Search the material for the string "nslice", then return every line where it is found.

▸ Provided data:
= Beginning of Section =

--- config.mk ---
export PLATFORM = sky130hd
export DESIGN_NAME = nibble_serial_adder_flat
export DESIGN_NICKNAME = d
export VERILOG_FILES = /design/src/rtl/nibble_serial_adder_pkg.sv /design/src/rtl/nibble_serial_adder_if.sv /design/src/rtl/nibble_serial_adder_add4_slice.sv /design/src/rtl/nibble_serial_adder.sv /design/src/flat_wrapper.sv
export SDC_FILE = /design/constraint.sdc
export NUM_CORES = 1
export LEC_CHECK = 0
export ABC_AREA = 1
export BUFFER_PORTS_ARGS = -buffer_cell sky130_fd_sc_hd__buf_2
export CELL_PAD_IN_SITES_DETAIL_PLACEMENT = 1
export CELL_PAD_IN_SITES_GLOBAL_PLACEMENT = 1
export CORE_ASPECT_RATIO = 0.7
export CORE_UTILIZATION = 40
export CTS_CLUSTER_DIAMETER = 30
export DETAILED_ROUTE_END_ITERATION = 8
export PLACE_DENSITY_LB_ADDON = 0.1
export SLEW_MARGIN = 15
export SYNTH_ARGS = -nofsm -noshare
export SYNTH_HDL_FRONTEND = slang
export SYNTH_SLANG_ARGS = --single-unit
--- constraint.sdc ---
create_clock -name clk -period 3.06 [get_ports clk]
set_clock_uncertainty 0.1 [all_clocks]
set_input_delay 0.153 -clock clk [delete_from_list [all_inputs] [get_ports clk]]
set_output_delay 0.153 -clock clk [all_outputs]
set_load 0.02 [all_outputs]
--- src/rtl/nibble_serial_adder_pkg.sv ---
// Shared types and constants for the nibble-serial add/subtract unit.
// Holds the FSM state encoding, the slice width and a counter-width helper.
package nibble_serial_adder_pkg;

    localparam int SLICE_W = 4;

    typedef enum logic [1:0] {
        IDLE = 2'd0,
        RUN  = 2'd1,
        DONE = 2'd2
    } state_t;

    // The slice counter still needs one bit when there is only a single slice.
    function automatic int cnt_width(input int nslice);
        return (nslice > 1) ? $clog2(nslice) : 1;
    endfunction

endpackage

--- src/rtl/nibble_serial_adder_if.sv ---
// Operand and result handshake bundle for the nibble-serial adder.
// The producer/consumer side uses master; the adder itself uses slave.
interface nibble_serial_adder_if #(
    parameter int WIDTH = 16
);

    logic             in_valid;
    logic             in_ready;
    logic [WIDTH-1:0] a;
    logic [WIDTH-1:0] b;
    logic             cin;
    logic             sub;
    logic             out_valid;
    logic             out_ready;
    logic [WIDTH-1:0] sum;
    logic             cout;
    logic             ovf;

    modport master (
        output in_valid, a, b, cin, sub, out_ready,
        input  in_ready, out_valid, sum, cout, ovf
    );

    modport slave (
        input  in_valid, a, b, cin, sub, out_ready,
        output in_ready, out_valid, sum, cout, ovf
    );

endinterface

= End of Section =

▸ Exercise solution:
    function automatic int cnt_width(input int nslice);
        return (nslice > 1) ? $clog2(nslice) : 1;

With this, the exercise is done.